(Given data Opens)

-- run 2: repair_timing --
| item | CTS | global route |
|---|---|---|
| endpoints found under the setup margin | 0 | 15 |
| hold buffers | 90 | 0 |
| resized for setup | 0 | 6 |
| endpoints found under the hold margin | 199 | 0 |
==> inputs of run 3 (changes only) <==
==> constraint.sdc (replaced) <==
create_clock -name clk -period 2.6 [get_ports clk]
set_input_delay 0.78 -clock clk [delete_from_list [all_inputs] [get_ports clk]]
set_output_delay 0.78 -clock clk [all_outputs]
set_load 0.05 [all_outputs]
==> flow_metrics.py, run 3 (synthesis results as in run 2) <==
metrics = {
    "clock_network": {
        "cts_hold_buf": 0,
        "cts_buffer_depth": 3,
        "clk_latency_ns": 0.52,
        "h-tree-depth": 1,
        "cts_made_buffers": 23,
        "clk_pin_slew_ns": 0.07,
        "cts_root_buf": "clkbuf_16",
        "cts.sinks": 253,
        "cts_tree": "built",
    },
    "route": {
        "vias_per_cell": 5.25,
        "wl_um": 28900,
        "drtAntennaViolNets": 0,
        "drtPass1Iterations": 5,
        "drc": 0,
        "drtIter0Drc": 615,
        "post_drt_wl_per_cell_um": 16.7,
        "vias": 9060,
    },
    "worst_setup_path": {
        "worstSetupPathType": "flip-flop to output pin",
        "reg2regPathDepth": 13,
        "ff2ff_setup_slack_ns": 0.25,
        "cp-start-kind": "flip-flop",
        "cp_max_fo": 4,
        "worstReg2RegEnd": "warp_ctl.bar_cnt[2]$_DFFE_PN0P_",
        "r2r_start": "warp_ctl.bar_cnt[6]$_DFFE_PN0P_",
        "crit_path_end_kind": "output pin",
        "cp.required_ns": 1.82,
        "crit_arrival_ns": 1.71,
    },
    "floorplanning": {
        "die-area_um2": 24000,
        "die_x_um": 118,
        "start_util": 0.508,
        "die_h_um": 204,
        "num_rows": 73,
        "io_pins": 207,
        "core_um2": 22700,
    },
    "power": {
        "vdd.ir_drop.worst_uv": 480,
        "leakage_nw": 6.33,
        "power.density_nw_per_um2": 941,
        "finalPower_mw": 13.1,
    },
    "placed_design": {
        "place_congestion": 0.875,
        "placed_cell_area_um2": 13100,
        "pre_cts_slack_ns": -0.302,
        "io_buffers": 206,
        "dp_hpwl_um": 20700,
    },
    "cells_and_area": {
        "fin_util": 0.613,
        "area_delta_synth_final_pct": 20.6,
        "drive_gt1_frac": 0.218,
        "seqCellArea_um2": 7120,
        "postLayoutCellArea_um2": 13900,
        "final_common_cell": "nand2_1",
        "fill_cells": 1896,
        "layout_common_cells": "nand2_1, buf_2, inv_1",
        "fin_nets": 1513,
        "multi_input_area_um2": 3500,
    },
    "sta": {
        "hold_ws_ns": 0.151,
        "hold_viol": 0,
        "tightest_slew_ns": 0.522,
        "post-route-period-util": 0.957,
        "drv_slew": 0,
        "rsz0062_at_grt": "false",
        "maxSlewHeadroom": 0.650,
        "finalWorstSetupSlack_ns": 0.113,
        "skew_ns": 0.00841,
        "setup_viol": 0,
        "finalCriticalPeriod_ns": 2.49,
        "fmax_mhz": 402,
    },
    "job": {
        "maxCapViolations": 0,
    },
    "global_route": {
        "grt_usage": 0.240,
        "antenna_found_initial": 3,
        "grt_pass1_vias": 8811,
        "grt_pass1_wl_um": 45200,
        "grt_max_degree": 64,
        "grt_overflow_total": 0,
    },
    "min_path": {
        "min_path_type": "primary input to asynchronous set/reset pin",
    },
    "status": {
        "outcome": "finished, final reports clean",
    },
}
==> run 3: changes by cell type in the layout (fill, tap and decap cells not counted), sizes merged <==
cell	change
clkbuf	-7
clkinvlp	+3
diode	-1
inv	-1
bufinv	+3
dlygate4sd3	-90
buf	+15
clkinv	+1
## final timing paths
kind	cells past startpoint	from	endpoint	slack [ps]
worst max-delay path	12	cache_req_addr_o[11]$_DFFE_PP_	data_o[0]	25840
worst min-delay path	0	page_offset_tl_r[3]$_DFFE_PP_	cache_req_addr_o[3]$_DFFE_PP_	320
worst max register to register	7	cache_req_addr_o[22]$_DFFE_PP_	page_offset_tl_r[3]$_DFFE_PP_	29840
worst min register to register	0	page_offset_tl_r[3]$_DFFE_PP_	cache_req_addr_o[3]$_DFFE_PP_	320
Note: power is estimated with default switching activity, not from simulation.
### src/include/icache_macros.svh
// Instruction cache geometry
// Set, way and address field widths shared by the cache RTL and testbench

`ifndef ICACHE_MACROS_SVH
`define ICACHE_MACROS_SVH

// organization
`define ICACHE_SETS 64
`define ICACHE_ASSOC 4

// data widths
`define DWORD_WIDTH 64
`define INSTR_WIDTH 32

// address widths
`define PADDR_WIDTH 32
`define VADDR_WIDTH 32
`define PAGE_OFFSET_WIDTH 12

// physical address fields, low to high
`define BYTE_OFFSET_WIDTH 3
`define WORD_OFFSET_WIDTH 2
`define INDEX_WIDTH 6
`define TAG_WIDTH 21
`define PTAG_WIDTH 20
`define WAY_WIDTH 2

`endif
### src/icache_pkg.sv
// Instruction cache package
// Coherence state, tag packet opcodes and the storage types of the cache

`include "icache_macros.svh"

package icache_pkg;

  typedef enum logic [1:0] {
    e_coh_i = 2'b00,
    e_coh_s = 2'b01
  } coh_state_e;

  typedef enum logic [1:0] {
    e_tag_set_clear  = 2'b00,
    e_tag_invalidate = 2'b01,
    e_tag_set_tag    = 2'b10
  } tag_op_e;

  typedef logic [`WAY_WIDTH-1:0] way_id_t;
  typedef logic [`INDEX_WIDTH-1:0] index_t;
  typedef logic [`TAG_WIDTH-1:0] tag_t;

  // one bank word, seen whole or as two instructions
  typedef union packed {
    logic [`DWORD_WIDTH-1:0] raw;
    logic [1:0][`INSTR_WIDTH-1:0] instr;
  } dword_u;

  // a full cache block, dword 0 in the low bits
  typedef logic [`ICACHE_ASSOC-1:0][`DWORD_WIDTH-1:0] cache_block_t;

  // bit 0 root, bit 1 ways 0-1, bit 2 ways 2-3
  typedef logic [2:0] lru_t;

endpackage

### src/icache_lru.sv
// Instruction cache replacement state
// Tree pseudo-LRU bits per set, updated on TV hits and cleared by
// stat packets; picks the victim for a miss

`timescale 1ns/1ps

`include "icache_macros.svh"

module icache_lru
  import icache_pkg::*;
(
  input  logic                       clk_i,
  input  logic                       reset_i,

  input  logic                       tv_v_i,
  input  index_t                     index_i,
  input  logic                       hit_i,
  input  way_id_t                    hit_way_i,
  input  logic [`ICACHE_ASSOC-1:0]   way_valid_i,

  input  logic                       pkt_v_i,
  input  index_t                     pkt_index_i,
  output logic                       pkt_ready_o,

  output way_id_t                    victim_o
);

  lru_t                     lru_q [`ICACHE_SETS];
  lru_t                     lru_rd;
  logic [`ICACHE_ASSOC-1:0] invalid;
  way_id_t                  invalid_way;
  way_id_t                  lru_way;

  assign pkt_ready_o = ~tv_v_i;
  assign lru_rd      = lru_q[index_i];
  assign invalid     = ~way_valid_i;

  // lowest invalid way
  always_comb begin
    invalid_way = '0;
    for (int i = `ICACHE_ASSOC-1; i >= 0; i--) begin
      if (invalid[i]) invalid_way = way_id_t'(i);
    end
  end

  // walk down from the root where 0 means left
  assign lru_way  = lru_rd[0] ? {1'b1, lru_rd[2]} : {1'b0, lru_rd[1]};
  assign victim_o = (|invalid) ? invalid_way : lru_way;

  always_ff @(posedge clk_i) begin
    if (reset_i) begin
      for (int s = 0; s < `ICACHE_SETS; s++) begin
        lru_q[s] <= '0;
      end
    end else if (tv_v_i && hit_i) begin
      // point away from the hit way at both levels
      lru_q[index_i][0] <= ~hit_way_i[1];
      if (hit_way_i[1]) begin
        lru_q[index_i][2] <= ~hit_way_i[0];
      end else begin
        lru_q[index_i][1] <= ~hit_way_i[0];
      end
    end else if (pkt_v_i && pkt_ready_o) begin
      lru_q[pkt_index_i] <= '0;
    end
  end

endmodule

### config.mk
export PLATFORM = sky130hd
export DESIGN_NAME = icache_lru
export DESIGN_NICKNAME = d
export VERILOG_FILES = /design/src/icache_pkg.sv /design/src/icache_lru.sv
export VERILOG_INCLUDE_DIRS = /design/src /design/src/include
export SDC_FILE = /design/constraint.sdc
export NUM_CORES = 1
export LEC_CHECK = 0
export BUFFER_PORTS_ARGS = -buffer_cell sky130_fd_sc_hd__buf_4
export CELL_PAD_IN_SITES_DETAIL_PLACEMENT = 1
export CELL_PAD_IN_SITES_GLOBAL_PLACEMENT = 1
export CORE_UTILIZATION = 46
export CTS_CLUSTER_DIAMETER = 80
export DETAILED_ROUTE_END_ITERATION = 7
export PLACE_DENSITY = 0.85
export SYNTH_ARGS = -nofsm -noshare
export SYNTH_HDL_FRONTEND = slang
export SYNTH_SLANG_ARGS = --single-unit
### constraint.sdc
create_clock -name clk_i -period 2.3 [get_ports clk_i]
set_clock_uncertainty 0.1 [all_clocks]
set_input_delay 0 -clock clk_i [delete_from_list [all_inputs] [get_ports clk_i]]
set_output_delay 0 -clock clk_i [all_outputs]
set_load 0.05 [all_outputs]
==> results of run 1 <==
## report_power, final
part / switching (mW) / internal [mW]
logic: 0.598 / 0.380
registers: 0.0679 / 4.04
clock network: 1.38 / 1.71
## through the flow
| stage | total power [mW] | setup TNS (ps) | instance area, µm² | hold WS (ps) | std cells |
|---|---|---|---|---|---|
| after floorplan | 4.75 | -3.01 | 10100 | 67.4 | 913 |
| after global placement | 5.03 | -205 | 10800 | 206 | 1194 |
| after detailed placement | 5.09 | -667 | 10800 | 222 | 1194 |
| after CTS | 8.18 | -893 | 11500 | 222 | 1228 |
| after global routing | 8.38 | -951 | 11500 | 237 | 1228 |
| final | 8.18 | -859 | 11500 | 224 | 1228 |
## worst max-delay path, cell delays in order (launching register included)
cell,delay (ps)
edfxtp_1,390
mux4_2,530
mux4_2,500
o211a_1,160
a2111oi_4,290
buf_4,200
o41ai_4,90
buf_6,160
## metal layers
layer	global-route usage, %	part of all wire [%]
met1	33.9	39
met2	48.7	52
met3	4.82	5.9
met4	12.1	2.9
met5	0	0
## how the worst max path moves through the flow
stage / startpoint / end / slack [ps] / cells after the start
after global routing: lru_q[37][2]$_SDFFCE_PN0P_ / victim_o[0] / -600 / 7
after CTS: lru_q[39][1]$_SDFFCE_PN0P_ / victim_o[0] / -570 / 6
final: lru_q[47][2]$_SDFFCE_PN0P_ / victim_o[0] / -560 / 7
after global placement: index_i[0] / victim_o[0] / -200 / 10
after detailed placement: index_i[0] / victim_o[0] / -370 / 10
after floorplan: lru_q[37][2]$_SDFFCE_PN0P_ / victim_o[0] / -3 / 5
## cell families after synthesis
family | Yosys count | synth area share, %
and+or+nand+nor | 404 | 17.1
buffers and inverters | 84 | 3.96
AOI/OAI and AO/OA | 164 | 8.82
muxes | 69 | 13.1
DFF | 192 | 57.1
## timing repair
action | CTS | global route
pin swaps | 4 | 3
endpoints found under the hold margin | 22 | 0
setup endpoints to repair | 2 | 2
gates resized for setup | 24 | 7
setup buffers | 1 | 0
hold buffers | 2 | 0
## cell type report
type	instances	area [µm²]	area share, %
tap	275	344	2.99
inverter	5	21.3	0.185
clock inverter	12	158	1.37
clock buffer	19	433	3.77
multi-input combinational	637	4030	35.1
timing repair buffer	88	743	6.47
sequential	192	5770	50.2
## layout by cell type (no fill, tap or decap), types with 8 or more instances in the layout
| cell | instances |
|---|---|
| a21oi_1 | 69 |
| a22oi_1 | 11 |
| buf_4 | 77 |
| clkbuf_16 | 17 |
| edfxtp_1 | 192 |
| mux2i_1 | 20 |
| mux4_1 | 14 |
| mux4_2 | 28 |
| nand2_1 | 139 |
| nand3_1 | 10 |
| nor2_1 | 205 |
| nor2b_1 | 8 |
| o21ai_0 | 60 |
==> flow_summary.yaml, run 1 <==
status:
  status: "finished with violations"
  violations: "setup timing"
global_routing:
  grt_pass1_wl_mm: 45.6
  grt_usage_pct: 27.9
  overflow: 0
  grt_max_degree: 87
  grt_pass1_vias: 7945
  antenna_found_initial: 0
final_layout:
  drive_gt1_share_pct: 18.6
  antenna_cells: 0
  fin_util_pct: 54.0
  nets: 964
  nFillCells: 2246
  largest_reg_flops: 192
  area_growth_pct: 13.7
  top_regs: "lru_q x192"
  regMostFlops: "lru_q"
logic_synthesis:
  synthTopCellsByCount: "nor2_1 (208), edfxtp_1 (192), nand2_1 (139), a21oi_1 (69), o21ai_0 (62)"
  yosys.area.top_type: "edfxtp_1"
  yosysTopAreaCellShare_pct: 57.1
  synthesis.area_mm2: 0.0101
  async_flop_share_pct: 0
  netlist_instances: 913
  synth.most_common_cell: "nor2_1"
  avgSynthCellArea_um2: 11.1
  ys_ff_latch: 192
  synth_nets: 936
  synth-edff-count: 192
  ys_types: 49
  synth.area.top_cells: "edfxtp_1 (57%), nor2_1 (7.7%), mux4_1 (6.0%)"
  yosysSeqAreaShare_pct: 57.1
  ys.flop_type: "edfxtp_1"
  yosys_warnings: 0
sta:
  setup_viol: 2
  period_share_pct: 124
  hold_violations: 0
  setup_slack_ps: -563
  maxSlewViolCount: 0
  tightest_slew_ps: 819
  slew_headroom_pct: 45.4
  fmax_mhz: 349
  fin_crit_ps: 2860
  rsz0062_at_grt: "yes"
detailed_routing:
  drtPass1Iterations: 5
  postRouteAntennaNets: 0
  vias_per_cell: 6.19
  drt_iter0_markers: 689
  drc: 0
  wl_mm: 29.7
  vias: 7600
  wire_per_inst_um: 24.2
worst_hold_path:
  hold_path.class: "in2out"
  hold_depth: 3
  hold_start: "way_valid_i[2]"
  min_to: "victim_o[1]"
floorplan:
  pin_count: 26
  fp.coreArea_mm2: 0.0213
  start_util_pct: 47.5
  die_y_um: 150
  rows: 53
  die_w_um: 150
  die-area_mm2: 0.0226
clock_network:
  cts_buffer_depth: 2
  cts_tree: "built"
  clk_pin_slew_ps: 60
  clockRootBuffer: "clkbuf_16"
  cts_made_buffers: 17
  htreeDepth: 4
  cts_sinks: 192
placement:
  pre_cts_ws_ps: -370
  place.gp.congestion: 0.846
  dp_hpwl_mm: 19.1
  numPortBuffers: 25
critical_path:
  crit_required_ps: 2200
  crit_arrival_ps: 2760
  worst-path-max-fanout: 1
  cp-start-kind: "flop"
  critical_path_class: "reg2out"
  endpoint_kind: "output pin"
power:
  cellLeakagePower_nw: 3.99
  cellPowerDensity_mw_per_mm2: 712
  ir_worst_vdd_v: 0.000602
flow_run:
  max_cap_violations: 0
Power figures use the tool's default switching activity.
==> run 2: changes to the inputs <==
- PLACE_DENSITY: 0.85 -> 0.83
- RECOVER_POWER: default -> 50
==> run 2 against run 1 <==
  * The run still ends with setup timing left
  * First-iteration DRC count rose by 17%
  * Critical path depth is the same
  * Die area is the same
  * Clock power down 5%
  * Non-clock buffer count is 13 lower
  * Worst setup slack better by 38 ps
  * Routed wire length down 2.0%
  * Hold slack worse by 120 ps
  * Core utilization fell by 0.87 points
  * Via count is 1.7% lower
==> flow_summary.yaml, run 2 (same netlist as run 1, synthesis figures left out) <==
status:
  status: "finished with violations"
  violations: "setup timing"
global_routing:
  grtUsageMet3_pct: 4.39
  antenna_found_initial: 0
  grt_pass1_vias: 7980
  met2_usage_pct: 49.1
  met1_usage_pct: 33.4
  grt_busiest_layer: "met2"
  overflow: 0
  grt_usage_pct: 27.6
  grt_pass1_wl_mm: 45.2
  grt_max_degree: 193
detailed_routing:
  drt_iter0_markers: 808
  drtPass1Iterations: 4
  wl_mm: 29.1
  vias: 7474
  drc: 0
  postRouteAntennaNets: 0
  vias_per_cell: 6.15
  wire_per_inst_um: 23.9
placement:
  place.gp.congestion: 0.798
  dpl.cell_count: 1185
  dp_hpwl_mm: 19.1
  numPortBuffers: 25
critical_path:
  critical_path_class: "reg2out"
  endpoint_kind: "output pin"
  cp_cell_sequence: "mux4_1, or4b_4, nand4_1, a21oi_2, mux2i_2, o41ai_4, buf_6"
  crit_arrival_ps: 2720
  max_stage_delay_ps: 530
  cp-start-kind: "flop"
  crit_required_ps: 2200
  worst_path_max_delay_cell: "mux4_1"
  worst-path-max-fanout: 2
power:
  ir_worst_vdd_v: 0.000538
  cellPowerDensity_mw_per_mm2: 707
  cellLeakagePower_nw: 3.90
  total_power_mw: 8.00
sta:
  maxSlewViolCount: 0
  period_share_pct: 123
  holdWs_ps: 99.3
  fin_crit_ps: 2820
  fmax_mhz: 354
  slew_headroom_pct: 32.9
  setup_tns_ps: -4320
  rsz0062_at_grt: "yes"
  tightest_slew_ps: 979
  hold_violations: 0
  setup_slack_ps: -525
  setup_viol: 63
clock_network:
  cts_made_buffers: 17
  cts_sinks: 192
  htreeDepth: 4
  clk_pin_slew_ps: 70
  cts_tree: "built"
  cts_buffer_depth: 2
  clockRootBuffer: "clkbuf_16"
  cts_hold_buffers: 0
final_layout:
  mostFrequentLayoutCell: "nor2_1"
  largest_reg_flops: 192
  fin_util_pct: 53.1
  stdcell_count: 1216
  antenna_cells: 0
  regMostFlops: "lru_q"
  area_growth_pct: 11.9
  nets: 951
  drive_gt1_share_pct: 16.5
  top_regs: "lru_q x192"
  mostFrequentLayoutCells: "nor2_1 (205), edfxtp_1 (192), nand2_1 (141)"
worst_hold_path:
  hold_path.class: "in2reg"
floorplan:
  start_util_pct: 47.5
  fp.coreArea_mm2: 0.0213
  pin_count: 26
  die-area_mm2: 0.0226
  die_y_um: 150
  rows: 53
  die_w_um: 150
flow_run:
  max_cap_violations: 0
-- run 2: changes by cell type in the layout (fill, tap and decap cells not counted), sizes merged --
| cell | change |
|---|---|
| buf | -19 |
| bufinv | -1 |
| clkbuf | +6 |
| clkinv | +7 |
| dlygate4sd3 | -2 |
| inv | -3 |
-- run 2: layout make-up --
type | count | area, µm²
well taps | 275 | 344
multi-input cells | 637 | 3990
flip-flops and latches | 192 | 5770
inverters | 5 | 21.3
fillers | 2236 | 9980
clock inverters | 15 | 146
repair buffers | 75 | 612
clock buffers | 17 | 425
-- run 2: timing repair --
action	4_1_cts	5_1_grt
pin swaps	8	5
resized for setup	21	8
setup endpoints to repair	2	2
buffers inserted	2	0
cloned	0	0
-- run 2: worst max-delay path, delay by kind of cell (launching register included) --
| family | cells | cell delay (ps) |
|---|---|---|
| and+or+nand+nor | 2 | 410 |
| DFF | 1 | 440 |
| buffers and inverters | 1 | 210 |
| AOI/OAI and AO/OA | 2 | 580 |
| muxes | 2 | 640 |
-- run 2: worst paths after layout --
kind	start	endpoint	cells past startpoint
max	lru_q[1][0]$_SDFFCE_PN0P_	victim_o[0]	7
min	reset_i	lru_q[10][0]$_SDFFCE_PN0P_	4
-- run 2: report_power, final --
group	internal [mW]	total, mW	switching [mW]
logic	0.356	0.934	0.578
registers	4.04	4.11	0.0684
clock network	1.59	2.95	1.36
-- run 2: per-stage QoR --
| step | area, µm² | worst slack [ps] |
|---|---|---|
| 6_report | 11300 | -525 |
| 2_1_floorplan | 10100 | -3.01 |
| 5_1_grt | 11300 | -540 |
| 4_1_cts | 11400 | -534 |
| 3_3_place_gp | 10800 | -178 |
| 3_5_place_dp | 10800 | -362 |
-- run 2: layer usage --
layer  up-vias  part of all wire (%)  routed length, µm
li1       3313                     -                  -
met1      3841                    39              11300
met2       266                    53              15300
met3        54                   6.0               1740
met4         0                   2.6                766
met5         -                     0                  0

(Given data Closes)

> _About this task_:
Repeat the data word for word, starting at its first line and stopping after the line that contains "flow_metrics.py, run 3".

> _Answer to this exercise_:
-- run 2: repair_timing --
| item | CTS | global route |
|---|---|---|
| endpoints found under the setup margin | 0 | 15 |
| hold buffers | 90 | 0 |
| resized for setup | 0 | 6 |
| endpoints found under the hold margin | 199 | 0 |
==> inputs of run 3 (changes only) <==
==> constraint.sdc (replaced) <==
create_clock -name clk -period 2.6 [get_ports clk]
set_input_delay 0.78 -clock clk [delete_from_list [all_inputs] [get_ports clk]]
set_output_delay 0.78 -clock clk [all_outputs]
set_load 0.05 [all_outputs]
==> flow_metrics.py, run 3 (synthesis results as in run 2) <==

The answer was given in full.